Not since Animal against the advice of Dr. Bunsen Honeydew and Beaker ingested Insta-Growth pills has a movie had as much fun with scale as "Ant-Man and The Wasp."

Among the greatest threats to the shape-shifting heroes of the Marvel sequel are windshield wipers, salt shakers and seagulls. This is surely the first movie to weaponize that most fearsome of terrors: a giant Hello Kitty Pez dispenser. In one of the film's finest moments, a loud, careening chase culminates in a dramatic fall into the ocean sounded not with an explosive splash but with a tiny ripple and a "Plink!"

In both scale and ambition, "Ant-Man and The Wasp" is an altogether more modest affair, and it's so much the better for it.

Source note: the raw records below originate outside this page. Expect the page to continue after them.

File: src/design/ldb_pkg.sv
package ldb_pkg;

  // Field widths
  localparam int LATW = 31;
  localparam int LONW = 32;
  localparam int SCW  = 32;
  localparam int DW   = 36;
  localparam int BW   = 25;

  // Offset magnitude in 1/1024 m, CORDIC datapath widths
  localparam int OFW  = 42;
  localparam int GRD  = 16;
  localparam int XW   = 60;
  localparam int YW   = XW + 1;
  localparam int ZW   = 28;
  localparam int A16W = 23;

  localparam int CORDIC_STEPS_DEF = 24;
  localparam int CORDIC_STEPS_MAX = 32;

  // Configuration register indexes
  localparam int CFG_IW = 1;
  localparam logic [CFG_IW-1:0] REG_EAST_SCALE  = 1'd0;
  localparam logic [CFG_IW-1:0] REG_NORTH_SCALE = 1'd1;

  localparam logic [SCW-1:0] EAST_SCALE_RST  = 32'd47811147;
  localparam logic [SCW-1:0] NORTH_SCALE_RST = 32'd47811147;

  localparam logic [63:0]     ROUND22    = 64'd2097152;
  localparam logic [31:0]     INV_GAIN   = 32'd2608131496;
  localparam logic [ZW-2:0]   DEG90_Q20  = 27'd94371840;
  localparam logic [A16W-1:0] DEG90_Q16  = 23'd5898240;
  localparam logic signed [BW-1:0] DEG180_Q16 = 25'sd11796480;

  // atan(2^-i) in 2^-20 degree
  localparam logic [ZW-2:0] ATAN_Q20 [CORDIC_STEPS_MAX] = '{
    27'd47185920, 27'd27855475, 27'd14718068, 27'd7471121,
    27'd3750058,  27'd1876857,  27'd938658,   27'd469357,
    27'd234682,   27'd117342,   27'd58671,    27'd29335,
    27'd14668,    27'd7334,     27'd3667,     27'd1833,
    27'd917,      27'd458,      27'd229,      27'd115,
    27'd57,       27'd29,       27'd14,       27'd7,
    27'd4,        27'd2,        27'd1,        27'd0,
    27'd0,        27'd0,        27'd0,        27'd0
  };

  typedef struct packed {
    logic           north_neg;
    logic           east_neg;
    logic           n_zero;
    logic           e_zero;
    logic [OFW-1:0] byp_mag;
  } ldb_side_t;

  typedef struct packed {
    logic [XW-1:0]        x;
    logic signed [YW-1:0] y;
    logic signed [ZW-1:0] z;
    ldb_side_t            side;
  } ldb_vec_t;

endpackage

File: src/design/ldb_finish.sv
module ldb_finish (
  input  logic                          clk,
  input  logic                          rst_n,
  input  logic                          adv,
  input  logic                          in_vld,
  input  ldb_pkg::ldb_vec_t             in_vec,
  output logic                          out_vld,
  output logic [ldb_pkg::DW-1:0]        distance,
  output logic signed [ldb_pkg::BW-1:0] bearing
);
  import ldb_pkg::*;

  // stage F1: gain correction products and first-quadrant angle
  logic [ZW-2:0]   zc;
  logic [ZW-1:0]   zr;
  logic [A16W-1:0] a16_nxt, a16_r;
  logic [59:0]     ph_nxt, ph_r;
  logic [63:0]     pl_nxt, pl_r;
  ldb_side_t       side_r;
  logic            f1_vld_r;

  // stage F2: magnitude, saturation, quadrant
  logic [60:0]     prod;
  logic [60:0]     prod_rnd;
  logic [44:0]     mag;
  logic [DW-1:0]   dist_nxt, dist_r;
  logic [A16W-1:0] a16_sel;
  logic            nn, en;
  logic [BW-1:0]   base, bear_nxt, bear_r;
  logic            f2_vld_r;

  always_comb begin
    if (in_vec.z[ZW-1]) begin
      zc = '0;
    end else if (in_vec.z[ZW-2:0] > DEG90_Q20) begin
      zc = DEG90_Q20;
    end else begin
      zc = in_vec.z[ZW-2:0];
    end
    zr      = {1'b0, zc} + ZW'(8);
    a16_nxt = zr[A16W+3:4];
  end

  assign ph_nxt = in_vec.x[XW-1:32] * INV_GAIN;
  assign pl_nxt = in_vec.x[31:0] * INV_GAIN;

  always_comb begin
    prod     = 61'(ph_r) + 61'(pl_r[63:32]);
    prod_rnd = prod + 61'(32768);
    nn       = side_r.north_neg;
    en       = side_r.east_neg;
    a16_sel  = a16_r;
    mag      = prod_rnd[60:16];
    if (side_r.e_zero) begin
      mag     = 45'(side_r.byp_mag);
      a16_sel = '0;
      en      = 1'b0;
    end else if (side_r.n_zero) begin
      mag     = 45'(side_r.byp_mag);
      a16_sel = DEG90_Q16;
      nn      = 1'b0;
    end
    dist_nxt = (mag[44:DW] != '0) ? {DW{1'b1}} : mag[DW-1:0];
    base     = nn ? ($unsigned(DEG180_Q16) - BW'(a16_sel)) : BW'(a16_sel);
    bear_nxt = en ? (~base + BW'(1)) : base;
    // both offsets round to zero: no direction
    if (side_r.e_zero && side_r.n_zero) begin
      bear_nxt = '0;
    end
  end

  always_ff @(posedge clk) begin
    if (!rst_n) begin
      f1_vld_r <= 1'b0;
      f2_vld_r <= 1'b0;
    end else if (adv) begin
      f1_vld_r <= in_vld;
      f2_vld_r <= f1_vld_r;
    end
  end

  always_ff @(posedge clk) begin
    if (adv) begin
      ph_r   <= ph_nxt;
      pl_r   <= pl_nxt;
      a16_r  <= a16_nxt;
      side_r <= in_vec.side;
      dist_r <= dist_nxt;
      bear_r <= bear_nxt;
    end
  end

  assign out_vld  = f2_vld_r;
  assign distance = dist_r;
  assign bearing  = $signed(bear_r);

endmodule

File: config.mk
export PLATFORM = sky130hd
export DESIGN_NAME = ldb_finish
export DESIGN_NICKNAME = d
export VERILOG_FILES = /design/src/design/ldb_pkg.sv /design/src/design/ldb_finish.sv
export SDC_FILE = /design/constraint.sdc
export NUM_CORES = 2
export LEC_CHECK = 0
export BUFFER_PORTS_ARGS = -buffer_cell sky130_fd_sc_hd__buf_2
export CELL_PAD_IN_SITES_DETAIL_PLACEMENT = 1
export CELL_PAD_IN_SITES_GLOBAL_PLACEMENT = 1
export CORE_UTILIZATION = 30
export CTS_CLUSTER_SIZE = 14
export DETAILED_ROUTE_END_ITERATION = 10
export PLACE_DENSITY_LB_ADDON = 0.05
export SETUP_SLACK_MARGIN = 0.1
export SLEW_MARGIN = 20
export SYNTH_ARGS = -nofsm -noshare
export SYNTH_HDL_FRONTEND = slang
export SYNTH_SLANG_ARGS = --single-unit
File: constraint.sdc
create_clock -name clk -period 13.6 [get_ports clk]
set_clock_uncertainty 0.15 [all_clocks]
set_input_delay 2.72 -clock clk [delete_from_list [all_inputs] [get_ports clk]]
set_output_delay 2.72 -clock clk [all_outputs]
set_load 0.05 [all_outputs]
==> run metrics <==
outcome complete, but fails checks; violated checks design-rule violations; TritonCTS Buffers 28; Placed Area 0.04697 mm^2; Post-synth EDFFs 216; Antenna Nets Post-Route 0; Area Overhead vs Synth 9.880%; critical path capture point type register; Die X 383.6 um; fillers 16310; wire per inst 22.23 um; die extent in y 383.6 um; gr usage total 19.52%; # setup viols final 0; die area 0.1472 mm^2; slowest CP cell a2111oi_1; DRT iter0 DRCs 1402; total vias in the final route 29160; top_reg_cell synth edfxtp_1; asr flop ratio synth 0%; remaining global-route overflow 0; via-per-instance ratio 4.600; min Tclk post-route 10.63 ns; Critical Path Max Stage Delay 0.81 ns; Gates resized, CTS repair 0; H-tree Lvls 1; Post-CTS Repair Setup Buffers 0; largest net degree at the start of global routing 76; fmax 0.09409 GHz; Final Cycle Share 78.15%; final instance area 0.04801 mm^2; drt total wl 140900 um; Port Buffers 199; Hold Path Class reg2reg; CP most frequent cell fa_1; Syn Area/Cell 10.36 um^2; initial core utilization 30.34%; syn_nets 5916; num rows 139; First-pass DRT Iterations 10; RSZ-0062 raised after global routing false; Core Box Area 0.1440 mm^2; Synth area leaders fa_1, ha_1, edfxtp_1; root cell of the clock tree clkbuf_16; vias in the first global route 32790; pins over their slew limit 0; CP arrival 10.77 ns; share of cells above drive strength 1 6.590%; post-synth top area cell fa_1; Final nets 6108; io pins 261; commonest non-fill, non-tap cell in the layout inv_1; Post-CTS Hold Buffers 0; crit-path max FO 7; clock sinks 218; most frequent cells in the layout inv_1, fa_1, ha_1, edfxtp_1, buf_2; routability congestion estimate 0.8470; CP Launch Point in_vec[142]; worst hold start out_vld; initial antenna violation count 15; required time worst endpoint 13.74 ns; drc violations 42; Setup crit start kind primary input; Synth Instances 4218; flop and latch count out of synthesis 218; Reg clk slew, reported paths 0.06 ns; final hold violation count 0; worst-case clock buffer depth 3; post-synth cell types 90; Max Cap Viol 0; TNS Setup 0 ns; yosys warns 0; Relative slew margins 34.70%; reg-to-reg startpoint pl_r[37]; Synth top area share 37.43%; dpl hpwl 125700 um; CTS tree built; WS Path Type in2reg; synthesized cell area 0.04369 mm^2; first-pass GRT wire length 212600 um; register area share after synthesis 14.94%; Least-Margin Pin Slew 0.9796 ns; source-to-sink clock delay at the later pin of the worst-skew pair 0.58 ns
==> area by class of cell <==
cell class              count  area (um^2)  share of cell area [%]
clock inverters            21        317.8                  0.6620
well taps                1903         2381                   4.960
repair buffers            210         1089                   2.267
flip-flops and latches    218         6526                   13.59
clock buffers              30        708.2                   1.475
multi-input cells        2693        32250                   67.17
diodes                      5        12.51                 0.02606
inverters                1259         4726                   9.844
==> path summary, 6_finish.rpt <==
path | endpoint | slack [ns] | cells past startpoint
setup / recovery | pl_r[54] | 2.97 | 26
hold / removal | out_vld | 0.37 | 2
setup reg to reg | distance[17] | 8.87 | 13
hold reg to reg | out_vld | 0.37 | 2
==> sequential cells by signal, indices dropped and copies added (netlist names) <==
signal    count
f1_vld_r      1
distance     36
out_vld       1
side_r       46
a16_r        23
bearing      25
ph_r         57
pl_r         29
==> metal layers <==
| metal | global-route usage (%) | up-vias | routed length [um] |
|---|---|---|---|
| met1 | 29.23 | 15060 | 71550 |
| met5 | 0 | - | 11 |
| met2 | 31.79 | 319 | 64550 |
| met3 | 1.465 | 58 | 3643 |
| li1 | - | 13720 | - |
| met4 | 1.594 | 2 | 1166 |
==> through the flow <==
step / setup slack [ns] / std cells / utilization (%) / hold slack (ns)
CTS: 2.673 / 6334 / 33.33 / 0.3812
floorplan: 4.058 / 4218 / - / 0.3324
finish: 2.972 / 6339 / 33.34 / 0.3738
detailed placement: 2.135 / 6283 / 32.62 / 0.3629
global placement: 2.141 / 6283 / 32.62 / 0.3551
global route: 2.422 / 6334 / 33.33 / 0.4197
==> kinds of logic (layout without fill, tap and decap cells) <==
| group | count (synthesis) | in the layout | share of synthesized area [%] |
|---|---|---|---|
| simple gates | 543 | 543 | 6.105 |
| other cells | 0 | 5 | 0 |
| buf+inv | 1307 | 1520 | 11.28 |
| mux | 10 | 10 | 0.2291 |
| flops | 218 | 218 | 14.94 |
| fa+ha+maj | 1499 | 1499 | 56.96 |
| compound gates | 501 | 501 | 7.678 |
| xor+xnor | 140 | 140 | 2.806 |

Most Marvel movies strenuously insist on how much they matter — how much a carefully stitched together comic-book apparatus hangs in the balance — with only an occasional aside to acknowledge their inherent silliness. But slapstick is in the DNA of "Ant-Man and The Wasp."

For some Marvel devotees, "Ant-Man and The Wasp" will be a clever enough diversion in between the more main-event releases. But it's pretty much exactly what I'd want in a superhero movie: a funny cast, zippy action scenes and not an infinity stone in sight.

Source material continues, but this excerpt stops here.